**WHAT THE TASK ASKS**
Write the entries out exactly, with the final line being the one containing "fa_1 0.41, ha_1".

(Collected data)

Content starts

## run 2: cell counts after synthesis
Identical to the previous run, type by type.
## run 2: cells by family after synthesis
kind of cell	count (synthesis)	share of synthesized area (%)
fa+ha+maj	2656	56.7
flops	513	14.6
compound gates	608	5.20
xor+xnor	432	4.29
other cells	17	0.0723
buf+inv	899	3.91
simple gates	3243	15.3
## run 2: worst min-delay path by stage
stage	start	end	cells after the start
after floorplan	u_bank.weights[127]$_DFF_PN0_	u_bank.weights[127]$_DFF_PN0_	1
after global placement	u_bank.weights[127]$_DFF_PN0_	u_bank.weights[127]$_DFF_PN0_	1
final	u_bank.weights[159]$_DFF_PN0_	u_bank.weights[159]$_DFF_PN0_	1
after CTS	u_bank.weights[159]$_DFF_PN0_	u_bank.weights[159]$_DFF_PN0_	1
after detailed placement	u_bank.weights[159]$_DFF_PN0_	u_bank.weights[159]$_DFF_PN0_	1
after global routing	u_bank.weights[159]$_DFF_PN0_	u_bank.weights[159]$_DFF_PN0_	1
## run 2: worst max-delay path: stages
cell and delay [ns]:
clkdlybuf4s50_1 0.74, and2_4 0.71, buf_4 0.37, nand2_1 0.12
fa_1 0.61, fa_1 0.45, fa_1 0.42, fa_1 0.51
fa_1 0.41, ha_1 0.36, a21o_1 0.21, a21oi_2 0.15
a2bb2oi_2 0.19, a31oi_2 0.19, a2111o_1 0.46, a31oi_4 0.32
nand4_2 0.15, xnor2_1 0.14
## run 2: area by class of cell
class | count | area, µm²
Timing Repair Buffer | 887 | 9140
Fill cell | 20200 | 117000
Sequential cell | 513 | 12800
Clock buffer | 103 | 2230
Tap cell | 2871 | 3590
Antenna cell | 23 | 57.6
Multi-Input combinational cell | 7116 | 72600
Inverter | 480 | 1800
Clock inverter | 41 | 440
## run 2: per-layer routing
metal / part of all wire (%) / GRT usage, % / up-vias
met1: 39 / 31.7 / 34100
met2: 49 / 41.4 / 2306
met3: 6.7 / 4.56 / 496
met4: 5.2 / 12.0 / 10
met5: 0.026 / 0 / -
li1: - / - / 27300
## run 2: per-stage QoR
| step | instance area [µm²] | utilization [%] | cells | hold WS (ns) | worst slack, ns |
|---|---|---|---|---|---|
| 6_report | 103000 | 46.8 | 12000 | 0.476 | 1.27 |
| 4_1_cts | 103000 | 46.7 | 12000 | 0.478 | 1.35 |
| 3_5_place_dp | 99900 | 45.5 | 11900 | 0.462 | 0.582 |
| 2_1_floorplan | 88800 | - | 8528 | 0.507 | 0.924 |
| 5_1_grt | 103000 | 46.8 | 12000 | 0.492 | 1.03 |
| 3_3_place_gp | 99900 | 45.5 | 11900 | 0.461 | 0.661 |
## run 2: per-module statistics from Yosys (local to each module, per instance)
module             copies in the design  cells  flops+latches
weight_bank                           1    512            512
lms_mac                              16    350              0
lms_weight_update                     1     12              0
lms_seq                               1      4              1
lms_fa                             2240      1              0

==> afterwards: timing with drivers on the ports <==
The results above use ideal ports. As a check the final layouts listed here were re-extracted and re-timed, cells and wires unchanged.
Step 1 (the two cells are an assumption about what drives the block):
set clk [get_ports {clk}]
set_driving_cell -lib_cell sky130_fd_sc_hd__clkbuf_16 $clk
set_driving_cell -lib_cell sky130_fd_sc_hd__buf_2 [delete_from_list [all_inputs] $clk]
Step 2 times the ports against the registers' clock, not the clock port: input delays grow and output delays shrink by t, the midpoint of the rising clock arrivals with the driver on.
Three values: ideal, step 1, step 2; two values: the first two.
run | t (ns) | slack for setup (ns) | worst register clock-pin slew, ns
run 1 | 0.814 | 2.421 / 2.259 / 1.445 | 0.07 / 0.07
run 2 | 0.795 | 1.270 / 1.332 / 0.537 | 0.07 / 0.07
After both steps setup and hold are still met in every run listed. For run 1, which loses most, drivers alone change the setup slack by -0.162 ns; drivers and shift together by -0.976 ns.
This design comes from an exercise in tuning for small area on the open sky130 flow, not from production work. In this exercise RTL edits were held to simulation tests only and were not proved equivalent to the original. Power is estimated from default activity; no workload was simulated.

==> job 4032: inputs <==
==> flow/design.v (excerpt) <==
module mips_register_file #(
  parameter int DATA_WIDTH = 32,
  parameter int ADDR_WIDTH = 5
) (
  input  logic                  clk,
  input  logic                  rst,
  input  logic [ADDR_WIDTH-1:0] r_a1,
  input  logic [ADDR_WIDTH-1:0] r_a2,
  input  logic [ADDR_WIDTH-1:0] w_a3,
  input  logic [DATA_WIDTH-1:0] w_d,
  input  logic                  w_e3,
  output logic [DATA_WIDTH-1:0] r_d1,
  output logic [DATA_WIDTH-1:0] r_d2
);
  localparam int DEPTH = 2 ** ADDR_WIDTH;
  logic [DATA_WIDTH-1:0] data_q [1:DEPTH-1];
  logic [DATA_WIDTH-1:0] data_d [1:DEPTH-1];
  logic [DEPTH-1:1]      valid_q;
  logic [DEPTH-1:1]      we;
  logic [DEPTH-1:1]      sel1, sel2;
  always_comb begin
    for (int i = 1; i < DEPTH; i++) begin
      we[i] = w_e3 && (w_a3 == i[ADDR_WIDTH-1:0]);
    end
  end
  always_ff @(posedge clk or posedge rst) begin
    if (rst) begin
      valid_q <= '0;
    end else begin
      valid_q <= valid_q | we;
    end
  end
  for (genvar i = 1; i < DEPTH; i++) begin : g_row
    for (genvar b = 0; b < DATA_WIDTH; b++) begin : g_bit
      mips_rf_hold u_hold (
        .ld(we[i]), .hold(~we[i]), .d(w_d[b]), .q(data_q[i][b]), .y(data_d[i][b])
      );
    end
  ...
==> module mips_rf_hold, before the edit <==
module mips_rf_hold (
  input  logic ld,
  input  logic hold,
  input  logic d,
  input  logic q,
  output logic y
);
  assign y = (ld & d) | (hold & q);
endmodule
What follows belongs to an exercise in optimizing a design on an open flow for small area and a short achievable clock period; a production flow would make more cautious choices. No run shown here included a check of the RTL's function; only the layout flow was run. Power and IR drop assume default switching activity.

## flow/design.v (module list and top-level ports; edited modules follow where they fit)
// module twiddle_gen: 75 lines
// module cmplx_mult_scale: 1954 lines
// module csa_fa: 10 lines
// module csa_ha: 9 lines
// module twiddle_mult: 26 lines
module twiddle_mult
#(
    parameter int DATA_W    = 32,
    parameter int START_CNT = 64
) (
    input  logic              clk,
    input  logic              rst_n,
    input  logic [7:0]        cnt,
    input  logic [DATA_W-1:0] data_in,
    output logic [DATA_W-1:0] data_out
);
  // ...
==> flow/flow/run.sh <==
#!/bin/bash
# Standard layout, except that the port buffers are buf_4 cells instead of the
# default choice (a slow delay buffer). Every port still gets its own buffer.
set -euo pipefail
export BUFFER_PORTS_ARGS="-buffer_cell sky130_fd_sc_hd__buf_4"
bash standard.sh finish > standard_finish.log 2>&1
==> flow/standard.sh <==
#!/bin/bash
# synth_recipe.tcl (not shown) runs the flow's synth.tcl, then flattens the netlist and writes it again
# the make line also repeats each setting of config.mk as NAME=value (left out here)
make -C /OpenROAD-flow-scripts/flow DESIGN_CONFIG=/design/flow/config.mk WORK_HOME=/design/flow/orfs CLKGATE_MAP_FILE= SYNTH_SCRIPT=/design/flow/synth_recipe.tcl "${@:-finish}"
==> flow/config.mk <==
export PLATFORM = sky130hd
export DESIGN_NAME = twiddle_mult
export DESIGN_NICKNAME = twiddle_mult
export VERILOG_FILES = /design/flow/design.v
export SDC_FILE = /design/flow/constraint.sdc
export NUM_CORES = 4
export LEC_CHECK = 0
export CAP_MARGIN = 20
export CORE_MARGIN = 2
export CORE_UTILIZATION = 40
export SETUP_SLACK_MARGIN = 3.5
export SLEW_MARGIN = 20
export SYNTH_HIERARCHICAL = 1
export SYNTH_MINIMUM_KEEP_SIZE = 0
export TNS_END_PERCENT = 100
==> flow/constraint.sdc <==
create_clock -name core_clock -period 8.0 [get_ports {clk}]
set_input_delay 1.6000 -clock core_clock [delete_from_list [all_inputs] [get_ports {clk}]]
set_output_delay 1.6000 -clock core_clock [all_outputs]
set_load 0.01 [all_outputs]
==> run summary, run 1 <==
Fill cells=between 4000 and 5000; Reg-to-Reg Start=i_twiddle_gen.idx_q[0]; crit-path max cell delay=approximately 0.54 ns; # DRC=0; most frequent cells in the layout=xnor2_1 (364), fa_1 (319), a22oi_1 (298); CTS Sinks=88; Final setup viols=0; status=no timing/DRC/antenna violations; metal1 wirelength=about 25 mm; post-CTS sizing=73; Worst-Skew Late Latency=between 0.3 and 0.4 ns; Levels on crit path=14; Tap Count=about 600; vias=between 15000 and 20000; num rows=80; Net Sw Frac=0.4888; chip height=approximately 220 um; vias per cell=roughly 6.3; met3 GRT Util=0.04232; total power draw=roughly 0.007 W; drt initial violations=roughly 1800; Die Area=around 49000 sq um; Seq/total area=0.08144; pre-CTS setup slack=around 2.7 ns; initial antenna violation count=3; Top pwr grp=combinational logic
==> run 2: changes to the inputs <==
--- a/flow/design.v
+++ b/flow/design.v
@@ -1461,24 +1461,27 @@
     csa_fa u_re_w239 (.a(re_w60), .b(re_w75), .c(re_w90), .s(re_w239), .co(re_w240));
     csa_fa u_re_w241 (.a(re_w116), .b(re_w131), .c(re_w146), .s(re_w241), .co(re_w242));
     csa_fa u_re_w243 (.a(re_w16), .b(re_w31), .c(re_w46), .s(re_w243), .co(re_w244));
     csa_fa u_re_w245 (.a(re_w61), .b(re_w76), .c(re_w91), .s(re_w245), .co(re_w246));
     csa_fa u_re_w247 (.a(re_w117), .b(re_w132), .c(re_w147), .s(re_w247), .co(re_w248));
     csa_fa u_re_w249 (.a(re_w17), .b(re_w32), .c(re_w47), .s(re_w249), .co(re_w250));
     csa_fa u_re_w251 (.a(re_w62), .b(re_w77), .c(re_w92), .s(re_w251), .co(re_w252));
     csa_fa u_re_w253 (.a(re_w118), .b(re_w133), .c(re_w148), .s(re_w253), .co(re_w254));
-    csa_fa u_re_w255 (.a(1'b1), .b(re_w33), .c(re_w48), .s(re_w255), .co(re_w256));
+    assign re_w255 = ~(re_w33 ^ re_w48);
+    assign re_w256 = re_w33 | re_w48;
     csa_fa u_re_w257 (.a(re_w63), .b(re_w78), .c(re_w93), .s(re_w257), .co(re_w258));
     csa_ha u_re_w259 (.a(re_w134), .b(re_w149), .s(re_w259), .co(re_w260));
-    csa_fa u_re_w261 (.a(1'b1), .b(re_w34), .c(re_w49), .s(re_w261), .co(re_w262));
+    assign re_w261 = ~(re_w34 ^ re_w49);
+    assign re_w262 = re_w34 | re_w49;
     csa_fa u_re_w263 (.a(re_w64), .b(re_w79), .c(re_w94), .s(re_w263), .co(re_w264));
     csa_ha u_re_w265 (.a(re_w135), .b(re_w150), .s(re_w265), .co(re_w266));
     csa_fa u_re_w267 (.a(re_w50), .b(re_w65), .c(re_w80), .s(re_w267), .co(re_w268));
-    csa_ha u_re_w269 (.a(1'b1), .b(re_w51), .s(re_w269), .co(re_w270));
+    assign re_w269 = ~re_w51;
+    assign re_w270 = re_w51;
     csa_fa u_re_w271 (.a(cr_ng[2]), .b(mci_ng[2]), .c(re_w5), .s(re_w271), .co(re_w272));
     csa_ha u_re_w273 (.a(re_w6), .b(re_w21), .s(re_w273), .co(re_w274));
     csa_fa u_re_w275 (.a(re_w203), .b(re_w7), .c(re_w22), .s(re_w275), .co(re_w276));
     csa_fa u_re_w277 (.a(re_w37), .b(re_w52), .c(re_w108), .s(re_w277), .co(re_w278));
     csa_fa u_re_w279 (.a(re_w204), .b(re_w8), .c(re_w23), .s(re_w279), .co(re_w280));
     csa_fa u_re_w281 (.a(re_w38), .b(re_w53), .c(re_w109), .s(re_w281), .co(re_w282));
     csa_ha u_re_w283 (.a(re_w124), .b(re_w139), .s(re_w283), .co(re_w284));
     csa_fa u_re_w285 (.a(re_w54), .b(re_w69), .c(re_w110), .s(re_w285), .co(re_w286));
@@ -1517,17 +1520,18 @@
     csa_fa u_re_w351 (.a(re_w95), .b(re_w151), .c(re_w166), .s(re_w351), .co(re_w352));
     csa_fa u_re_w353 (.a(re_w181), .b(re_w196), .c(re_w266), .s(re_w353), .co(re_w354));
     csa_fa u_re_w355 (.a(re_w262), .b(re_w264), .c(re_w267), .s(re_w355), .co(re_w356));
     csa_fa u_re_w357 (.a(re_w66), .b(re_w81), .c(re_w96), .s(re_w357), .co(re_w358));
     csa_fa u_re_w359 (.a(re_w152), .b(re_w167), .c(re_w182), .s(re_w359), .co(re_w360));
     csa_fa u_re_w361 (.a(re_w197), .b(re_w269), .c(re_w268), .s(re_w361), .co(re_w362));
     csa_fa u_re_w363 (.a(re_w67), .b(re_w82), .c(re_w97), .s(re_w363), .co(re_w364));
     csa_fa u_re_w365 (.a(re_w168), .b(re_w183), .c(re_w198), .s(re_w365), .co(re_w366));
-    csa_fa u_re_w367 (.a(1'b1), .b(re_w68), .c(re_w83), .s(re_w367), .co(re_w368));
+    assign re_w367 = ~(re_w68 ^ re_w83);
+    assign re_w368 = re_w68 | re_w83;
     csa_ha u_re_w369 (.a(re_w98), .b(re_w169), .s(re_w369), .co(re_w370));
     csa_fa u_re_w371 (.a(cr_ng[1]), .b(mci_ng[1]), .c(re_w3), .s(re_w371), .co(re_w372));
     csa_ha u_re_w373 (.a(re_w4), .b(re_w19), .s(re_w373), .co(re_w374));
     csa_fa u_re_w375 (.a(re_w20), .b(re_w35), .c(re_w106), .s(re_w375), .co(re_w376));
     csa_ha u_re_w377 (.a(re_w121), .b(re_w136), .s(re_w377), .co(re_w378));
     csa_fa u_re_w379 (.a(re_w36), .b(re_w107), .c(re_w122), .s(re_w379), .co(re_w380));
     csa_fa u_re_w381 (.a(re_w137), .b(re_w273), .c(re_w272), .s(re_w381), .co(re_w382));
     csa_fa u_re_w383 (.a(re_w123), .b(re_w138), .c(re_w153), .s(re_w383), .co(re_w384));
@@ -1561,17 +1565,18 @@
     csa_fa u_re_w439 (.a(re_w352), .b(re_w357), .c(re_w359), .s(re_w439), .co(re_w440));
     csa_fa u_re_w441 (.a(re_w354), .b(re_w356), .c(re_w361), .s(re_w441), .co(re_w442));
     csa_fa u_re_w443 (.a(re_w270), .b(re_w358), .c(re_w360), .s(re_w443), .co(re_w444));
     csa_fa u_re_w445 (.a(re_w363), .b(re_w365), .c(re_w362), .s(re_w445), .co(re_w446));
     csa_fa u_re_w447 (.a(re_w184), .b(re_w199), .c(re_w369), .s(re_w447), .co(re_w448));
     csa_fa u_re_w449 (.a(re_w364), .b(re_w366), .c(re_w367), .s(re_w449), .co(re_w450));
     csa_fa u_re_w451 (.a(re_w84), .b(re_w99), .c(re_w185), .s(re_w451), .co(re_w452));
     csa_fa u_re_w453 (.a(re_w200), .b(re_w370), .c(re_w368), .s(re_w453), .co(re_w454));
-    csa_fa u_re_w455 (.a(1'b1), .b(re_w85), .c(re_w100), .s(re_w455), .co(re_w456));
+    assign re_w455 = ~(re_w85 ^ re_w100);
+    assign re_w456 = re_w85 | re_w100;
     csa_ha u_re_w457 (.a(re_w186), .b(re_w201), .s(re_w457), .co(re_w458));
     csa_ha u_re_w459 (.a(cr_ng[0]), .b(mci_ng[0]), .s(re_w459), .co(re_w460));
     csa_ha u_re_w461 (.a(re_w18), .b(re_w104), .s(re_w461), .co(re_w462));
     csa_fa u_re_w463 (.a(re_w105), .b(re_w120), .c(re_w373), .s(re_w463), .co(re_w464));
     csa_fa u_re_w465 (.a(re_w374), .b(re_w377), .c(re_w375), .s(re_w465), .co(re_w466));
     csa_fa u_re_w467 (.a(re_w378), .b(re_w376), .c(re_w379), .s(re_w467), .co(re_w468));
     csa_fa u_re_w469 (.a(re_w380), .b(re_w383), .c(re_w382), .s(re_w469), .co(re_w470));
     csa_fa u_re_w471 (.a(re_w384), .b(re_w386), .c(re_w387), .s(re_w471), .co(re_w472));
@@ -1864,24 +1869,27 @@
     csa_fa u_im_w253 (.a(im_w16), .b(im_w31), .c(im_w46), .s(im_w253), .co(im_w254));
     csa_fa u_im_w255 (.a(im_w61), .b(im_w76), .c(im_w91), .s(im_w255), .co(im_w256));
     csa_fa u_im_w257 (.a(im_w117), .b(im_w132), .c(im_w147), .s(im_w257), .co(im_w258));
     csa_ha u_im_w259 (.a(im_w162), .b(im_w177), .s(im_w259), .co(im_w260));
     csa_fa u_im_w261 (.a(im_w17), .b(im_w32), .c(im_w47), .s(im_w261), .co(im_w262));
     csa_fa u_im_w263 (.a(im_w62), .b(im_w77), .c(im_w92), .s(im_w263), .co(im_w264));
     csa_fa u_im_w265 (.a(im_w118), .b(im_w133), .c(im_w148), .s(im_w265), .co(im_w266));
     csa_ha u_im_w267 (.a(im_w163), .b(im_w178), .s(im_w267), .co(im_w268));
-    csa_fa u_im_w269 (.a(1'b1), .b(im_w33), .c(im_w48), .s(im_w269), .co(im_w270));
+    assign im_w269 = ~(im_w33 ^ im_w48);
+    assign im_w270 = im_w33 | im_w48;
     csa_fa u_im_w271 (.a(im_w63), .b(im_w78), .c(im_w93), .s(im_w271), .co(im_w272));
     csa_fa u_im_w273 (.a(im_w134), .b(im_w149), .c(im_w164), .s(im_w273), .co(im_w274));
-    csa_fa u_im_w275 (.a(1'b1), .b(im_w34), .c(im_w49), .s(im_w275), .co(im_w276));
+    assign im_w275 = ~(im_w34 ^ im_w49);
+    assign im_w276 = im_w34 | im_w49;
     csa_fa u_im_w277 (.a(im_w64), .b(im_w79), .c(im_w94), .s(im_w277), .co(im_w278));
     csa_ha u_im_w279 (.a(im_w135), .b(im_w150), .s(im_w279), .co(im_w280));
     csa_fa u_im_w281 (.a(im_w50), .b(im_w65), .c(im_w80), .s(im_w281), .co(im_w282));
-    csa_ha u_im_w283 (.a(1'b1), .b(im_w51), .s(im_w283), .co(im_w284));
+    assign im_w283 = ~im_w51;
+    assign im_w284 = im_w51;
     csa_fa u_im_w285 (.a(ci_ng[2]), .b(cr_ng[2]), .c(im_w5), .s(im_w285), .co(im_w286));
     csa_ha u_im_w287 (.a(im_w6), .b(im_w21), .s(im_w287), .co(im_w288));
     csa_fa u_im_w289 (.a(im_w205), .b(im_w7), .c(im_w22), .s(im_w289), .co(im_w290));
     csa_fa u_im_w291 (.a(im_w37), .b(im_w52), .c(im_w108), .s(im_w291), .co(im_w292));
     csa_fa u_im_w293 (.a(im_w206), .b(im_w8), .c(im_w23), .s(im_w293), .co(im_w294));
     csa_fa u_im_w295 (.a(im_w38), .b(im_w53), .c(im_w109), .s(im_w295), .co(im_w296));
     csa_ha u_im_w297 (.a(im_w124), .b(im_w139), .s(im_w297), .co(im_w298));
     csa_fa u_im_w299 (.a(im_w54), .b(im_w69), .c(im_w110), .s(im_w299), .co(im_w300));
@@ -1920,17 +1928,18 @@
     csa_fa u_im_w365 (.a(im_w95), .b(im_w151), .c(im_w166), .s(im_w365), .co(im_w366));
     csa_fa u_im_w367 (.a(im_w181), .b(im_w196), .c(im_w280), .s(im_w367), .co(im_w368));
     csa_fa u_im_w369 (.a(im_w276), .b(im_w278), .c(im_w281), .s(im_w369), .co(im_w370));
     csa_fa u_im_w371 (.a(im_w66), .b(im_w81), .c(im_w96), .s(im_w371), .co(im_w372));
     csa_fa u_im_w373 (.a(im_w152), .b(im_w167), .c(im_w182), .s(im_w373), .co(im_w374));
     csa_fa u_im_w375 (.a(im_w197), .b(im_w283), .c(im_w282), .s(im_w375), .co(im_w376));
     csa_fa u_im_w377 (.a(im_w67), .b(im_w82), .c(im_w97), .s(im_w377), .co(im_w378));
     csa_fa u_im_w379 (.a(im_w168), .b(im_w183), .c(im_w198), .s(im_w379), .co(im_w380));
-    csa_fa u_im_w381 (.a(1'b1), .b(im_w68), .c(im_w83), .s(im_w381), .co(im_w382));
+    assign im_w381 = ~(im_w68 ^ im_w83);
+    assign im_w382 = im_w68 | im_w83;
     csa_ha u_im_w383 (.a(im_w98), .b(im_w169), .s(im_w383), .co(im_w384));
     csa_fa u_im_w385 (.a(ci_ng[1]), .b(cr_ng[1]), .c(im_w3), .s(im_w385), .co(im_w386));
     csa_ha u_im_w387 (.a(im_w4), .b(im_w19), .s(im_w387), .co(im_w388));
     csa_fa u_im_w389 (.a(im_w20), .b(im_w35), .c(im_w106), .s(im_w389), .co(im_w390));
     csa_ha u_im_w391 (.a(im_w121), .b(im_w136), .s(im_w391), .co(im_w392));
     csa_fa u_im_w393 (.a(im_w36), .b(im_w107), .c(im_w122), .s(im_w393), .co(im_w394));
     csa_fa u_im_w395 (.a(im_w137), .b(im_w287), .c(im_w286), .s(im_w395), .co(im_w396));
     csa_fa u_im_w397 (.a(im_w123), .b(im_w138), .c(im_w153), .s(im_w397), .co(im_w398));
@@ -1964,17 +1973,18 @@
     csa_fa u_im_w453 (.a(im_w366), .b(im_w371), .c(im_w373), .s(im_w453), .co(im_w454));
     csa_fa u_im_w455 (.a(im_w368), .b(im_w370), .c(im_w375), .s(im_w455), .co(im_w456));
     csa_fa u_im_w457 (.a(im_w284), .b(im_w372), .c(im_w374), .s(im_w457), .co(im_w458));
     csa_fa u_im_w459 (.a(im_w377), .b(im_w379), .c(im_w376), .s(im_w459), .co(im_w460));
     csa_fa u_im_w461 (.a(im_w184), .b(im_w199), .c(im_w383), .s(im_w461), .co(im_w462));
     csa_fa u_im_w463 (.a(im_w378), .b(im_w380), .c(im_w381), .s(im_w463), .co(im_w464));
     csa_fa u_im_w465 (.a(im_w84), .b(im_w99), .c(im_w185), .s(im_w465), .co(im_w466));
     csa_fa u_im_w467 (.a(im_w200), .b(im_w384), .c(im_w382), .s(im_w467), .co(im_w468));
-    csa_fa u_im_w469 (.a(1'b1), .b(im_w85), .c(im_w100), .s(im_w469), .co(im_w470));
+    assign im_w469 = ~(im_w85 ^ im_w100);
+    assign im_w470 = im_w85 | im_w100;
     csa_ha u_im_w471 (.a(im_w186), .b(im_w201), .s(im_w471), .co(im_w472));
     csa_ha u_im_w473 (.a(ci_ng[0]), .b(cr_ng[0]), .s(im_w473), .co(im_w474));
     csa_ha u_im_w475 (.a(im_w18), .b(im_w104), .s(im_w475), .co(im_w476));
     csa_fa u_im_w477 (.a(im_w105), .b(im_w120), .c(im_w387), .s(im_w477), .co(im_w478));
     csa_fa u_im_w479 (.a(im_w388), .b(im_w391), .c(im_w389), .s(im_w479), .co(im_w480));
     csa_fa u_im_w481 (.a(im_w392), .b(im_w390), .c(im_w393), .s(im_w481), .co(im_w482));
     csa_fa u_im_w483 (.a(im_w394), .b(im_w397), .c(im_w396), .s(im_w483), .co(im_w484));
     csa_fa u_im_w485 (.a(im_w398), .b(im_w400), .c(im_w401), .s(im_w485), .co(im_w486));
==> flow/config.mk (replaced) <==
export PLATFORM = sky130hd
export DESIGN_NAME = twiddle_mult
export DESIGN_NICKNAME = twiddle_mult
export VERILOG_FILES = /design/flow/design.v
export SDC_FILE = /design/flow/constraint.sdc
export NUM_CORES = 4
export LEC_CHECK = 0
export CAP_MARGIN = 20
export CORE_MARGIN = 2
export CORE_UTILIZATION = 40
export CTS_BUF_LIST = sky130_fd_sc_hd__clkbuf_4 sky130_fd_sc_hd__clkbuf_8
export CTS_CLUSTER_DIAMETER = 100
export CTS_CLUSTER_SIZE = 30
export SETUP_SLACK_MARGIN = 3.5
export SLEW_MARGIN = 20
export SYNTH_HIERARCHICAL = 1
export SYNTH_MINIMUM_KEEP_SIZE = 0
export TNS_END_PERCENT = 100
==> run summary, run 2 <==
Hold Path Class=input pin to register; measured slew at the worst slew-check pin=1.004 ns; status=no timing/DRC/antenna violations; vias in the first global route=about 17000; drt initial violations=1766 (-4.2%); Fill cells=4275 (-5.8%); reg-to-reg slack, setup=approximately 3.5 ns; Die X=between 200 and 250 um; HP Start=rst_n; final net count=around 2400; Clock power frac=0.060; Reg-to-Reg Start=i_twiddle_gen.idx_q[2]; Slew Viols, Final=0; Leakage=8.490 nW; Setup Skew=around 0.026 ns; vias per cell=6.325 (+0.49%); GRT Util Overall=0.2751; first-pass GRT wire length=around 100 mm; total wire length=68.87 mm; Placer Congestion=~0.91; CTS max path bufs=2; total core area=46650 sq um; CTS Sinks=88 (unchanged); sequential share of power=0.117; num rows=79 (-1.3%); drt pass-1 iters=7; Area growth syn-to-layout=16.90%; clock-pin slew on the worst setup and hold paths=about 0.11 ns; peak supply drop=0.0001339 V; Worst Setup EP=i_cmplx_mult_scale.im_yq[7]; root buffer cell=clkbuf_8; IO Pins=74; largest net degree at the start of global routing=50; Storage cell area=1778 sq um; PD cells=323.1 nW/um^2; CP Class=register to register; Final Hold Viols=0; vias=16330 (+1.2%); chip height=221.8 um (-0.26%); Ys Warns=8; CP Launch Type=register; Die Area=49210 sq um (-0.51%); # DRC=0 (unchanged); total CTS buffers=9; most common cell after layout, fill and taps aside=xnor2_1; RSZ-0062 raised after global routing=yes; Critical Path RT=8.31 ns; Multi-input gate area=~17000 sq um; initial antenna violation count=2 (-1); Fmax=around 220 MHz; CTS tree=yes; global route overflow=0; crit path from=i_twiddle_gen.idx_q[2]; Worst-Skew Late Latency=0.45 ns (+0.06 ns); max-cap violations=0; Synth Area per Inst=slightly below 10 sq um; CP arrival=4.81 ns; Detailed Place HPWL=42.00 mm; wire length per cell=between 20 and 30 um; antenna violation net count after detailed routing=0; internal power=approximately 0.0037 W; Gate power share=0.823; CP endpoint kind=register; total negative setup slack=0 ns; total power draw=0.007170 W (+2.7%); cells after synthesis=just under 2000; layout cell share with drive strength beyond 1=0.1835; Port Buffers=73; sw power=~0.0035 W; Rel. slew slack=0.3308; Final min period=roughly 4.5 ns; Net Sw Frac=0.4858 (-0.003045); FF-to-FF path depth=13; final worst path period share=0.5617; Cell Area, Synth=between 15000 and 20000 sq um; Final setup viols=0 (unchanged); R2R Path End=i_cmplx_mult_scale.im_yq[7]; critical path fanouts, max=15; Initial Util=0.4068; most frequent cells in the layout=xnor2_1 (363), fa_1 (318), a22oi_1 (291); # H-tree levels=3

Content ends

**RESPONSE BOX**
## run 2: cell counts after synthesis
Identical to the previous run, type by type.
## run 2: cells by family after synthesis
kind of cell	count (synthesis)	share of synthesized area (%)
fa+ha+maj	2656	56.7
flops	513	14.6
compound gates	608	5.20
xor+xnor	432	4.29
other cells	17	0.0723
buf+inv	899	3.91
simple gates	3243	15.3
## run 2: worst min-delay path by stage
stage	start	end	cells after the start
after floorplan	u_bank.weights[127]$_DFF_PN0_	u_bank.weights[127]$_DFF_PN0_	1
after global placement	u_bank.weights[127]$_DFF_PN0_	u_bank.weights[127]$_DFF_PN0_	1
final	u_bank.weights[159]$_DFF_PN0_	u_bank.weights[159]$_DFF_PN0_	1
after CTS	u_bank.weights[159]$_DFF_PN0_	u_bank.weights[159]$_DFF_PN0_	1
after detailed placement	u_bank.weights[159]$_DFF_PN0_	u_bank.weights[159]$_DFF_PN0_	1
after global routing	u_bank.weights[159]$_DFF_PN0_	u_bank.weights[159]$_DFF_PN0_	1
## run 2: worst max-delay path: stages
cell and delay [ns]:
clkdlybuf4s50_1 0.74, and2_4 0.71, buf_4 0.37, nand2_1 0.12
fa_1 0.61, fa_1 0.45, fa_1 0.42, fa_1 0.51
fa_1 0.41, ha_1 0.36, a21o_1 0.21, a21oi_2 0.15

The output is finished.